From wielding a gun to a welding gun: How Sequoyah’s SRO is building relationships

SODDY DAISY, Tenn. (WDEF) — Our students see them every day, roaming the halls and keeping their school safe. But a school resource officer is more than just a badge.

Sequoyah High is a small family of 348 students. Hamilton County Deputy Mark Easterly joined that family at the beginning of the school year, and he’s welding together his relationships with his students one piece of metal at a time.

“I think a lot of times they look at an SRO is like, when they walk around the corner, ‘Oh my gosh, I better stop doing what I’m doing.’ But with him it’s not that,” welding instructor Candice Clark said.

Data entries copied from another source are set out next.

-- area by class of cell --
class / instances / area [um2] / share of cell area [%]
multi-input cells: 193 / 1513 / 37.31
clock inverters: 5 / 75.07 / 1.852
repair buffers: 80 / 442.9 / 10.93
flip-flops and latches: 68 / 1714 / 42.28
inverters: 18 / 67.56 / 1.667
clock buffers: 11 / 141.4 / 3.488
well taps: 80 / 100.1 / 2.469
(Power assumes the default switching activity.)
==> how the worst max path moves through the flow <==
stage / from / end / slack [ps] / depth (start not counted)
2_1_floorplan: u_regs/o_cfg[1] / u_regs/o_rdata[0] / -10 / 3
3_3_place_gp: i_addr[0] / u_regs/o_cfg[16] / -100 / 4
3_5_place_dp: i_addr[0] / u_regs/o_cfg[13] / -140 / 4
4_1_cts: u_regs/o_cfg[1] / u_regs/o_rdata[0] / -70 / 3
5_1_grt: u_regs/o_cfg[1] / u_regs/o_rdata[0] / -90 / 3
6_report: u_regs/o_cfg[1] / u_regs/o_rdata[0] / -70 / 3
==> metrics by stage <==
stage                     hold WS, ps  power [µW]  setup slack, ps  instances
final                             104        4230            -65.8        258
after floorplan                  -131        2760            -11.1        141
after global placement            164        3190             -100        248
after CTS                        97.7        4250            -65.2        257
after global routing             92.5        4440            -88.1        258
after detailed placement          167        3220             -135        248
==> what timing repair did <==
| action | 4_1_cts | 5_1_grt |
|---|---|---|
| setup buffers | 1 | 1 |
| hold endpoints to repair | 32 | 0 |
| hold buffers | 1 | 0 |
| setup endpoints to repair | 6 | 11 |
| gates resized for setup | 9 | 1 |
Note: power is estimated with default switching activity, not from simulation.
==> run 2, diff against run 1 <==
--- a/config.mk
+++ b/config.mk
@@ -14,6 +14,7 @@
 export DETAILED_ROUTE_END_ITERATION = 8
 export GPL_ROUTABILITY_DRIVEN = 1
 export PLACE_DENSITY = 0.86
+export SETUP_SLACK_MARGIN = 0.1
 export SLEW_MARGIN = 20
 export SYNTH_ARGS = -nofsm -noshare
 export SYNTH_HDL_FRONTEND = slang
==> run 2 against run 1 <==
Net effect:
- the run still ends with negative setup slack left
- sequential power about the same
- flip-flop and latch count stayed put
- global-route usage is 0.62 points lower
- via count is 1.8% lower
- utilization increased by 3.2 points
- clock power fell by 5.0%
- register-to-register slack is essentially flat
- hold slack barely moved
**src/core/ams_pkg.sv**
```systemverilog
// Overview of operation
// - Clock-output-disable set: stop driving master clock out, pin goes high impedance.
// - External clock: conversions continue normally regardless of clock-output-disable.
// - Crystal plus clock-output-disable: device clock stops, no conversions; bus stays usable.
// - Status-with-data clear: channel status and data are read separately.
// - Status-with-data set: either read returns status byte then channel data.
// - Continuous read always returns status then data, whatever status-with-data says.
// - Continuous-readout bit set enters continuous read operation.
// - Data-width bit: 1 gives 24-bit channel data, 0 gives 16-bit.
// - Saturate set and input out of range: data forced to all zeros or ones.
// - Saturate clear: store unclamped result even when out of range.
// - Idle after reset; back to idle after each calibration and single conversion.
// - Continuous: convert channel, update data/status, set ready, go to next enabled.
// - Continuous cycles enabled channels until new mode or reset; period sums times.
// - Single done: update channel, set ready, ready pin low, clear operation, idle.
// - Single conversion runs even when the channel is disabled.
// - Standby powers down converter and buffer; bus and clock output unaffected.
// - Zero self-calibration on shorted inputs updates converter zero register, then idle.
// - Full self-calibration on internal full scale updates converter full register, idle.
// - Zero system calibration updates selected channel zero register, all ready, idle.
// - Full system calibration updates selected channel full register, all ready, idle.
// - Mode write clears status, raises ready pin, aborts, starts the new mode.
// - Mode written at indices 0x38 to 0x3F, read at 0x38; low bits pick channel.
// - Operation codes in bits 7 to 5 ascend: idle through full system calibration.
`default_nettype none
package ams_pkg;
  localparam int NUM_CH = 4;
  localparam int AW = 8;

  // Mode register indices; byte address is four times the index
  localparam logic [7:0] MODE_IDX_FIRST = 8'h38;
  localparam logic [7:0] MODE_IDX_LAST = 8'h3f;
  localparam logic [7:0] ADDR_MODE_RD = 8'he0;
  localparam logic [7:0] ADDR_MODE_FIRST = 8'he0;
  localparam logic [7:0] ADDR_MODE_LAST = 8'hfc;

  localparam logic [7:0] ADDR_STATUS = 8'h00;
  localparam logic [7:0] ADDR_CH_ENABLE = 8'h04;
  localparam logic [7:0] ADDR_SELF_ZCAL = 8'h40;
  localparam logic [7:0] ADDR_SELF_FCAL = 8'h44;
  localparam logic [3:0] RGN_CONV_TIME = 4'h1;
  localparam logic [3:0] RGN_CH_STATUS = 4'h2;
  localparam logic [3:0] RGN_CH_DATA = 4'h3;
  localparam logic [3:0] RGN_CH_ZCAL = 4'h5;
  localparam logic [3:0] RGN_CH_FCAL = 4'h6;

  localparam logic [7:0] MODE_RESET = 8'h00;
  localparam logic [3:0] CH_ENABLE_RESET = 4'h1;
  localparam logic [15:0] CONV_TIME_RESET = 16'h0100;
  localparam logic [23:0] CAL_RESET = 24'h000000;

  localparam logic [1:0] RESP_OKAY = 2'h0;
  localparam logic [1:0] RESP_SLVERR = 2'h2;

  localparam logic [1:0] SRC_CHANNEL = 2'h0;
  localparam logic [1:0] SRC_SHORTED = 2'h1;
  localparam logic [1:0] SRC_FULL_REF = 2'h2;

  typedef enum logic [2:0] {
    OP_IDLE, OP_CONT, OP_SINGLE, OP_STANDBY,
    OP_ZS_SELF, OP_FS_SELF, OP_ZS_SYS, OP_FS_SYS
  } ams_op_t;

  typedef struct packed {
    ams_op_t op;
    logic clock_output_disable;
    logic dump;
    logic cont_rd;
    logic wide;
    logic clamp;
  } ams_mode_t;

  typedef struct packed {
    logic rdy;
    logic ovr;
    logic [3:0] zero;
    logic [1:0] ch;
  } ams_ch_status_t;

  typedef struct packed {
    ams_ch_status_t status;
    logic [23:0] data;
  } ams_chan_t;
endpackage
`default_nettype wire

```
**src/core/ams_mode_sequencer.sv**
```systemverilog
// The register addresses and the AXI4-Lite interface to the registers are this design's own decisions.
`default_nettype none
module ams_mode_sequencer
  import ams_pkg::*;
(
  input wire logic clk_sys,
  input wire logic reset,
  input wire logic [AW-1:0] s_axi_awaddr,
  input wire logic s_axi_awvalid,
  output logic s_axi_awready,
  input wire logic [31:0] s_axi_wdata,
  input wire logic [3:0] s_axi_wstrb,
  input wire logic s_axi_wvalid,
  output logic s_axi_wready,
  output logic [1:0] s_axi_bresp,
  output logic s_axi_bvalid,
  input wire logic s_axi_bready,
  input wire logic [AW-1:0] s_axi_araddr,
  input wire logic s_axi_arvalid,
  output logic s_axi_arready,
  output logic [31:0] s_axi_rdata,
  output logic [1:0] s_axi_rresp,
  output logic s_axi_rvalid,
  input wire logic s_axi_rready,
  input wire logic clock_input_pin,
  input wire logic crystal_mode,
  output logic clock_output_pin,
  output logic clock_output_oe,
  output logic rdy_n,
  input wire logic [23:0] conv_sample,
  input wire logic conv_over_hi,
  input wire logic conv_over_lo,
  output logic analog_power_down,
  output logic [1:0] mux_channel,
  output logic [1:0] input_source,
  output logic cont_read_active
);
  typedef enum {ST_IDLE, ST_CONVERT, ST_CALIBRATE, ST_STANDBY} ams_state_t;

  // Pin synchronisers: bit 0 clock pin, bit 1 crystal strap
  logic [1:0] pin_raw;
  logic [1:0] s1_q, s2_q, s3_q, filt_q;
  assign pin_raw = {crystal_mode, clock_input_pin};

  genvar g;
  generate
    for (g = 0; g < 2; g++) begin : g_sync
      always_ff @(posedge clk_sys) begin
        if (reset) begin
          s1_q[g] <= 1'b0;
          s2_q[g] <= 1'b0;
          s3_q[g] <= 1'b0;
          filt_q[g] <= 1'b0;
        end else begin
          s1_q[g] <= pin_raw[g];
          s2_q[g] <= s1_q[g];
          s3_q[g] <= s2_q[g];
          if (s2_q[g] == s3_q[g]) begin
            filt_q[g] <= s3_q[g];
          end
        end
      end
    end
  endgenerate

  ams_mode_t mode_q;
  ams_state_t state_q;
  logic [1:0] cur_ch_q;
  logic [15:0] tick_cnt_q;
  logic [3:0] ch_enable_q;
  logic [3:0] ready_q;
  logic [15:0] conv_time_q [NUM_CH];
  ams_chan_t chan_q [NUM_CH];
  logic [23:0] self_zcal_q, self_fcal_q;
  logic [23:0] ch_zcal_q [NUM_CH];
  logic [23:0] ch_fcal_q [NUM_CH];

  // Crystal stops when its output pin is released; external clock keeps going
  wire mclk_rise = (s2_q[0] == s3_q[0]) & s3_q[0] & ~filt_q[0];
  wire clock_stopped = filt_q[1] & mode_q.clock_output_disable;
  wire mclk_tick = mclk_rise & ~clock_stopped;
  wire [15:0] tick_next = tick_cnt_q + 16'h0001;
  // Idle and standby never count, so a short time cannot end them
  wire op_busy = (state_q == ST_CONVERT) | (state_q == ST_CALIBRATE);
  wire op_done = mclk_tick & op_busy & (tick_next >= conv_time_q[cur_ch_q]);
  wire conv_done = op_done & (state_q == ST_CONVERT);
  wire cal_done = op_done & (state_q == ST_CALIBRATE);

  // Write channel
  logic aw_hold_q, w_hold_q, awready_q, wready_q, bvalid_q;
  logic [AW-1:0] awaddr_q;
  logic [31:0] wdata_q;
  logic [3:0] wstrb_q;
  logic [1:0] bresp_q;
  wire aw_take = s_axi_awvalid & awready_q;
  wire w_take = s_axi_wvalid & wready_q;
  wire wr_fire = aw_hold_q & w_hold_q & ~bvalid_q;
  wire aw_hold_d = (aw_hold_q | aw_take) & ~wr_fire;
  wire w_hold_d = (w_hold_q | w_take) & ~wr_fire;

  wire [3:0] wr_rgn = awaddr_q[7:4];
  wire [1:0] wr_ch = awaddr_q[3:2];
  wire wr_mode_hit = (awaddr_q >= ADDR_MODE_FIRST) &
                     (awaddr_q <= ADDR_MODE_LAST) & (awaddr_q[1:0] == 2'b00);
  wire mode_wr = wr_fire & wr_mode_hit & wstrb_q[0];
  wire en_wr = wr_fire & (awaddr_q == ADDR_CH_ENABLE) & wstrb_q[0];
  wire ct_wr = wr_fire & (wr_rgn == RGN_CONV_TIME) & (awaddr_q[1:0] == 2'b00);
  wire wr_mapped = wr_mode_hit | (awaddr_q == ADDR_CH_ENABLE) |
                   ((wr_rgn == RGN_CONV_TIME) & (awaddr_q[1:0] == 2'b00));
  wire ams_mode_t mode_wr_val = ams_mode_t'(wdata_q[7:0]);
  // Channel is the index's low bits, i.e. byte address bits 3:2
  wire [1:0] mode_wr_ch = awaddr_q[3:2];

  always_ff @(posedge clk_sys) begin
    if (reset) begin
      aw_hold_q <= 1'b0;
      w_hold_q <= 1'b0;
      awready_q <= 1'b0;
      wready_q <= 1'b0;
      bvalid_q <= 1'b0;
      bresp_q <= RESP_OKAY;
      awaddr_q <= '0;
      wdata_q <= '0;
      wstrb_q <= '0;
    end else begin
      aw_hold_q <= aw_hold_d;
      w_hold_q <= w_hold_d;
      awready_q <= ~aw_hold_d;
      wready_q <= ~w_hold_d;
      bvalid_q <= wr_fire | (bvalid_q & ~s_axi_bready);
      if (wr_fire) begin
        bresp_q <= wr_mapped ? RESP_OKAY : RESP_SLVERR;
      end
      if (aw_take) begin
        awaddr_q <= s_axi_awaddr;
      end
      if (w_take) begin
        wdata_q <= s_axi_wdata;
        wstrb_q <= s_axi_wstrb;
      end
    end
  end

  // Read channel
  logic arready_q, rvalid_q;
  logic [31:0] rdata_q;
  logic [1:0] rresp_q;
  wire ar_take = s_axi_arvalid & arready_q;
  wire rvalid_d = ar_take | (rvalid_q & ~s_axi_rready);
  wire [3:0] rd_rgn = s_axi_araddr[7:4];
  wire [1:0] rd_ch = s_axi_araddr[3:2];
  wire rd_aligned = s_axi_araddr[1:0] == 2'b00;
  wire data_rd = ar_take & (rd_rgn == RGN_CH_DATA) & rd_aligned;
  wire with_status = mode_q.dump | mode_q.cont_rd;
  wire [31:0] rd_packed = chan_q[rd_ch];

  logic [31:0] rd_val;
  logic rd_ok;
  always_comb begin
    rd_val = 32'h00000000;
    rd_ok = rd_aligned;
    case (rd_rgn)
      4'h0: begin
        if (s_axi_araddr == ADDR_STATUS) begin
          rd_val = {24'h000000, mode_q.op, state_q != ST_IDLE, ready_q};
        end else if (s_axi_araddr == ADDR_CH_ENABLE) begin
          rd_val = {28'h0000000, ch_enable_q};
        end else begin
          rd_ok = 1'b0;
        end
      end
      RGN_CONV_TIME: rd_val = {16'h0000, conv_time_q[rd_ch]};
      RGN_CH_STATUS: begin
        rd_val = with_status ? rd_packed : {24'h000000, rd_packed[31:24]};
      end
      RGN_CH_DATA: begin
        rd_val = with_status ? rd_packed : {8'h00, rd_packed[23:0]};
      end
      4'h4: begin
        if (s_axi_araddr == ADDR_SELF_ZCAL) begin
          rd_val = {8'h00, self_zcal_q};
        end else if (s_axi_araddr == ADDR_SELF_FCAL) begin
          rd_val = {8'h00, self_fcal_q};
        end else begin
          rd_ok = 1'b0;
        end
      end
      RGN_CH_ZCAL: rd_val = {8'h00, ch_zcal_q[rd_ch]};
      RGN_CH_FCAL: rd_val = {8'h00, ch_fcal_q[rd_ch]};
      4'he, 4'hf: begin
        // Other mode indices are write-only and read as zero
        if (s_axi_araddr == ADDR_MODE_RD) begin
          rd_val = {24'h000000, mode_q};
        end
      end
      default: rd_ok = 1'b0;
    endcase
  end

  always_ff @(posedge clk_sys) begin
    if (reset) begin
      arready_q <= 1'b0;
      rvalid_q <= 1'b0;
      rdata_q <= 32'h00000000;
      rresp_q <= RESP_OKAY;
    end else begin
      arready_q <= ~rvalid_d;
      rvalid_q <= rvalid_d;
      if (ar_take) begin
        rdata_q <= rd_val;
        rresp_q <= rd_ok ? RESP_OKAY : RESP_SLVERR;
      end
    end
  end

  // Result formatting
  wire over_range = conv_over_hi | conv_over_lo;
  wire [23:0] width_mask = mode_q.wide ? 24'hffffff : 24'h00ffff;
  wire [23:0] sized = mode_q.wide ? conv_sample : {8'h00, conv_sample[23:8]};
  wire [23:0] clamped = conv_over_hi ? width_mask : 24'h000000;
  wire [23:0] result = (mode_q.clamp & over_range) ? clamped : sized;

  function automatic logic [1:0] next_enabled(input logic [1:0] cur,
                                               input logic [3:0] en);
    logic [1:0] cand;
    logic found;
    next_enabled = cur;
    found = 1'b0;
    for (int i = 1; i <= NUM_CH; i++) begin
      cand = cur + 2'(i);
      if (en[cand] && !found) begin
        next_enabled = cand;
        found = 1'b1;
      end
    end
  endfunction

  function automatic ams_state_t state_for(input ams_op_t op);
    case (op)
      OP_IDLE: state_for = ST_IDLE;
      OP_CONT, OP_SINGLE: state_for = ST_CONVERT;
      OP_STANDBY: state_for = ST_STANDBY;
      default: state_for = ST_CALIBRATE;
    endcase
  endfunction

  // Sequencer
  always_ff @(posedge clk_sys) begin
    if (reset) begin
      mode_q <= ams_mode_t'(MODE_RESET);
      state_q <= ST_IDLE;
      cur_ch_q <= 2'b00;
      tick_cnt_q <= 16'h0000;
    end else if (mode_wr) begin
      mode_q <= mode_wr_val;
      state_q <= state_for(mode_wr_val.op);
      cur_ch_q <= mode_wr_ch;
      tick_cnt_q <= 16'h0000;
    end else if (conv_done && mode_q.op == OP_CONT) begin
      cur_ch_q <= next_enabled(cur_ch_q, ch_enable_q);
      tick_cnt_q <= 16'h0000;
    end else if (op_done) begin
      mode_q.op <= OP_IDLE;
      state_q <= ST_IDLE;
      tick_cnt_q <= 16'h0000;
    end else if (mclk_tick && state_q != ST_IDLE && state_q != ST_STANDBY) begin
      tick_cnt_q <= tick_next;
    end
  end

  // Ready bits: a completion beats a data-read clear in the same cycle
  logic [3:0] ready_d;
  always_comb begin
    ready_d = ready_q;
    if (data_rd) begin
      ready_d[rd_ch] = 1'b0;
    end
    if (conv_done) begin
      ready_d[cur_ch_q] = 1'b1;
    end
    if (cal_done) begin
      ready_d = 4'hf;
    end
    if (mode_wr) begin
      ready_d = 4'h0;
    end
  end

  always_ff @(posedge clk_sys) begin
    if (reset) begin
      ready_q <= 4'h0;
      rdy_n <= 1'b1;
    end else begin
      ready_q <= ready_d;
      rdy_n <= ~|ready_d;
    end
  end

  // Channel results and calibration store
  generate
    for (g = 0; g < NUM_CH; g++) begin : g_chan
      wire hit = cur_ch_q == 2'(g);
      always_ff @(posedge clk_sys) begin
        if (reset) begin
          chan_q[g] <= '0;
          conv_time_q[g] <= CONV_TIME_RESET;
          ch_zcal_q[g] <= CAL_RESET;
          ch_fcal_q[g] <= CAL_RESET;
        end else begin
          if (ct_wr && wr_ch == 2'(g)) begin
            if (wstrb_q[0]) conv_time_q[g][7:0] <= wdata_q[7:0];
            if (wstrb_q[1]) conv_time_q[g][15:8] <= wdata_q[15:8];
          end
          if (conv_done && hit) begin
            chan_q[g].data <= result;
            chan_q[g].status <= '{rdy: 1'b1, ovr: over_range,
                                  zero: 4'h0, ch: 2'(g)};
          end else if (ready_d[g] != chan_q[g].status.rdy) begin
            chan_q[g].status.rdy <= ready_d[g];
          end
          if (cal_done && hit && mode_q.op == OP_ZS_SYS) begin
            ch_zcal_q[g] <= conv_sample;
          end
          if (cal_done && hit && mode_q.op == OP_FS_SYS) begin
            ch_fcal_q[g] <= conv_sample;
          end
        end
      end
    end
  endgenerate

  always_ff @(posedge clk_sys) begin
    if (reset) begin
      self_zcal_q <= CAL_RESET;
      self_fcal_q <= CAL_RESET;
      ch_enable_q <= CH_ENABLE_RESET;
    end else begin
      if (cal_done && mode_q.op == OP_ZS_SELF) begin
        self_zcal_q <= conv_sample;
      end
      if (cal_done && mode_q.op == OP_FS_SELF) begin
        self_fcal_q <= conv_sample;
      end
      if (en_wr) begin
        ch_enable_q <= wdata_q[3:0];
      end
    end
  end

  // Pin and analog control outputs
  wire [1:0] src_d = (state_q == ST_CALIBRATE && mode_q.op == OP_ZS_SELF) ?
                     SRC_SHORTED :
                     (state_q == ST_CALIBRATE && mode_q.op == OP_FS_SELF) ?
                     SRC_FULL_REF : SRC_CHANNEL;

  always_ff @(posedge clk_sys) begin
    if (reset) begin
      clock_output_pin <= 1'b0;
      clock_output_oe <= 1'b0;
      analog_power_down <= 1'b0;
      mux_channel <= 2'b00;
      input_source <= SRC_CHANNEL;
      cont_read_active <= 1'b0;
    end else begin
      // Standby does not touch the clock output
      clock_output_pin <= filt_q[0] & ~mode_q.clock_output_disable;
      clock_output_oe <= ~mode_q.clock_output_disable;
      analog_power_down <= state_q == ST_STANDBY;
      mux_channel <= cur_ch_q;
      input_source <= src_d;
      cont_read_active <= mode_q.cont_rd;
    end
  end

  assign s_axi_awready = awready_q;
  assign s_axi_wready = wready_q;
  assign s_axi_bvalid = bvalid_q;
  assign s_axi_bresp = bresp_q;
  assign s_axi_arready = arready_q;
  assign s_axi_rvalid = rvalid_q;
  assign s_axi_rdata = rdata_q;
  assign s_axi_rresp = rresp_q;
endmodule
`default_nettype wire

```
**config.mk**
```make
export PLATFORM = sky130hd
export DESIGN_NAME = ams_mode_sequencer
export DESIGN_NICKNAME = d
export VERILOG_FILES = /design/src/core/ams_pkg.sv /design/src/core/ams_mode_sequencer.sv
export SDC_FILE = /design/constraint.sdc
export NUM_CORES = 1
export LEC_CHECK = 0
export BUFFER_PORTS_ARGS = -buffer_cell sky130_fd_sc_hd__buf_2
export CAP_MARGIN = 10
export CORE_MARGIN = 5
export CORE_UTILIZATION = 48
export CTS_BUF_LIST = sky130_fd_sc_hd__clkbuf_4 sky130_fd_sc_hd__clkbuf_8
export DETAILED_ROUTE_END_ITERATION = 16
export PLACE_DENSITY_LB_ADDON = 0.05
export SKIP_CTS_REPAIR_TIMING = 1
export SLEW_MARGIN = 20
export SYNTH_ARGS = -nofsm -noshare
export SYNTH_HDL_FRONTEND = slang
export SYNTH_SLANG_ARGS = --single-unit
```
**constraint.sdc**
```tcl
create_clock -name clk_sys -period 5.5 [get_ports clk_sys]
set_clock_uncertainty 0.05 [all_clocks]
set_input_delay 1.65 -clock clk_sys [delete_from_list [all_inputs] [get_ports clk_sys]]
set_output_delay 1.65 -clock clk_sys [all_outputs]
set_load 0.05 [all_outputs]
```
==> run_results.csv, run 1 <==
group,metric,value,unit
finish,nets,2264,
grt,grt_pass1_vias,16580,
finish,drive_gt1_share,20.42,%
clocking,clk_pin_slew,0.06,ns
logic_synthesis,synth-edff-count,362,
sta,fin_crit_sh,87.21,%
floorplan,dieArea,55410,um^2
drt,via_per_inst,5.809,
floorplan,core,50170,um^2
setup_path,cp.arrival,5.13,ns
placed_design,gp_congestion,0.8570,
logic_synthesis,yosysWarningCount,0,
clocking,cts-root-buf,"clkbuf_8",
logic_synthesis,syn_area,24380,um^2
floorplan,num_rows,82,
setup_path,cp_cell_sequence,"ha_1 > nand3_1 > nor2_1 > nand4_1 > nor2_1 > xor2_1 > ha_1 > nand4_2 > or4_1 > o32a_2 > a21oi_4 > nand3_1 > nand2b_1 > buf_12",
setup_path,critPathMaxStageDelay,0.57,ns
placed_design,dp_cells,2731,
logic_synthesis,ys_seq_area_share,58.29,%
logic_synthesis,post_synth_num_cell_types,76,
clocking,clkSinkCount,529,
floorplan,die_w,235.4,um
setup_path,cp_top_family,"simple AND/OR/NAND/NOR gates",
drt,drc_errors,0,
sta,setup_viol,0,
clocking,clock_path_buffers,3,
setup_path,cpMaxStageDelayCell,"a21oi_4",
finish,final_area,27440,um^2
clocking,cts_tree,"yes",
finish,mostFrequentLayoutCells,"nor2_1, edfxtp_1, dfxtp_1, nand2_1, buf_2",
finish,syn_to_final_growth,12.53,%
grt,grt_pass1_wl,105100,um
setup_path,startpoint_type,"flop",
drt,drt_wl_total,70740,um
sta,worst_slack,0.7033,ns
placed_design,dp_slack,0.8072,ns
clocking,insertion_delay,0.70,ns
logic_synthesis,synth_area_per_cell,11.94,um^2
setup_path,required,5.83,ns
sta,slew_violations,0,
sta,fmax,208.5,MHz
power,p_leak,9.865,nW
logic_synthesis,async_reset_ff_share,0,%
drt,drt_iter0_drc,1526,
setup_path,crit_type,"flop to flop",
setup_path,rrSetupSlack,0.70,ns
placed_design,dp.final_hpwl,47940,um
logic_synthesis,synth_seq_cells,529,
drt,drt_first_pass_iters,5,
logic_synthesis,synthFlopType,"edfxtp_1",
sta,finalSetupTns,0,ns
clocking,htree_levels,3,
grt,grt_overflow_total,0,
logic_synthesis,synth_cells,2043,
power,power_density,308.4,nW/um^2
finish,final_cells,2902,
sta,worst_pin_slew,0.8758,ns
drt,antenna_left,0,
grt,grt_start_max_net_pins,94,
sta,rsz0062_at_grt,"no",
grt,antenna_found_initial,3,
clocking,numCtsBuffers,90,
min_path,hold_class,"flop to flop",
floorplan,ios,137,
setup_path,worstPathMaxFanout,20,
placed_design,place_area,25640,um^2
drt,dr_total_vias,16860,
drt,post_drt_wl_per_cell,24.38,um
grt,grt.total_usage,24.94,%
job,max_cap_violations,0,
finish,layout_commonest_cell,"nor2_1",
placed_design,port_buffers,112,
floorplan,start_util,48.60,%
sta,hold_viol,0,
sta,slew_headroom,41.61,%
finish,fin_util,54.69,%
sta,min_period,4.797,ns
power,peakVddDrop,0.0001813,V
setup_path,cp-end-kind,"flop",
floorplan,fp.dieH,235.4,um
outcome,outcome,"finished, final reports clean",
setup_path,crit_buf_inv,1,
## area by class of cell
class	instances	area (um^2)
antenna	2	5.005
clock buffer	130	1570
clock inverter	39	225.2
fill	4340	22730
inverter	31	116.4
multi-input combinational	1324	9355
sequential	529	14210
tap	672	840.8
timing repair buffer	175	1111
## synth_stat cells, types with 7 or more instances
cell / count / area [um^2]
a21oi_1: 63 / 315.3
a311oi_1: 10 / 87.58
dfxtp_1: 167 / 3343
or3_1: 7 / 43.79
nor3_1: 17 / 85.08
nand4_1: 10 / 62.56
clkbuf_1: 109 / 409.1
nand2_1: 142 / 533.0
o211ai_1: 11 / 82.58
nand2b_1: 38 / 237.7
a21o_1: 16 / 120.1
and2_1: 64 / 400.4
edfxtp_1: 362 / 10870
buf_6: 7 / 78.83
or4_1: 7 / 52.55
o21ai_0: 30 / 150.1
buf_1: 33 / 123.9
xnor2_1: 20 / 175.2
a221o_1: 16 / 160.2
inv_1: 31 / 116.4
mux4_2: 106 / 2387
nor2_1: 436 / 1637
mux2i_1: 62 / 620.6
buf_4: 7 / 52.55
nand3_1: 33 / 165.2
nand3b_1: 7 / 52.55
a22oi_1: 77 / 578.1
ha_1: 26 / 325.3
a22o_1: 8 / 70.07
xor2_1: 9 / 78.83
nor2b_1: 30 / 187.7
## logic make-up (layout without fill, tap and decap cells)
kind of cell | Yosys count | count (layout) | share of synthesized area, %
AND/OR/NAND/NOR | 821 | 821 | 15.24
flip-flops | 529 | 529 | 58.29
AO/OA/AOI/OAI | 274 | 274 | 8.113
buffers and inverters | 195 | 375 | 3.628
multiplexers | 168 | 168 | 12.34
XOR/XNOR | 29 | 29 | 1.042
adder cells (fa/ha/maj) | 26 | 26 | 1.334
other | 1 | 8 | 0.01538
## layer usage
layer  global-route usage, %  up-vias  share of wire, %
met1                   36.26     8479                44
met3                   5.869      115               7.9
li1                        -     7643                 -
met5                       0        -                 0
met4                   6.949        0               2.6
met2                   37.92      622                45
## worst register-to-register path, stage by stage, from the launching register on
cell and delay, ns:
dfxtp_1 0.42, ha_1 0.26, nand3_1 0.15, nor2_1 0.20
nand4_1 0.22, nor2_1 0.18, xor2_1 0.10, ha_1 0.31
nand4_2 0.12, or4_1 0.54, o32a_2 0.44, a21oi_4 0.57
nand3_1 0.35, nand2b_1 0.35, buf_12 0.23
## stage by stage
step / power, W / hold WS [ns]
6_report: 0.008462 / 0.3989
5_1_grt: 0.008760 / 0.4126
4_1_cts: 0.008543 / 0.4025
3_5_place_dp: 0.005033 / 0.3800
3_3_place_gp: 0.005023 / 0.3789
2_1_floorplan: 0.004801 / 0.3638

From wielding a gun to a welding gun, Deputy Mark Easterly now adds a jacket and gloves to his uniform after becoming Sequoyah High’s SRO.

“I went up to him one day and just jokingly said, ‘Hey Mr. Easterly, I need you to come into welding one day so you can teach me how to do that,'” sophomore Landyn Aslinger said.

“He’s a goof ball, basically is what you can say. He just come up and say, ‘Hey, I want to challenge you to welding.’ I said okay. Didn’t say nothing a word, didn’t tell him I had a background in welding,” Easterly said.

Easterly has been a fixture of the welding shop ever since.

“He started that and these kids just kind of clung to him. They started welding with him. And they were showing them how they would weld, and he would show them how he welded. And it kind of turned into more of a friendship,” Clark said.

“It makes you feel good that the fact that he’s not just here for just his job, that he’s going out of his way to come in and help us and be around us and get to know us better. It definitely helps,” senior Marie Holland said.

In a time when school safety is a major issue, Easterly keeps Sequoyah safe by building relationships beyond the badge.

“A lot of students have opened up a lot better since I started going to, like welding, I like doing it, going to another trades and get in. Makes it a lot easier to do my job. If something comes up, I can just say something, and they work well with me,” Easterly said.

“He’s here to make us feel safe, and he does that by hanging out with the kids and not just locking himself in the office and waiting for something bad to happen. He makes us feel safe by being around us and being friends with us,” Aslinger said.

“I’ve always looked at Sequoyah as a family, as a community, and I think they’re definitely a big part of that community,” Clark said.

Of the 46 welding students at Sequoyah, 5 students already have full or part time jobs in the industry.

Currently, the United States is in need of 200,000 skilled welders.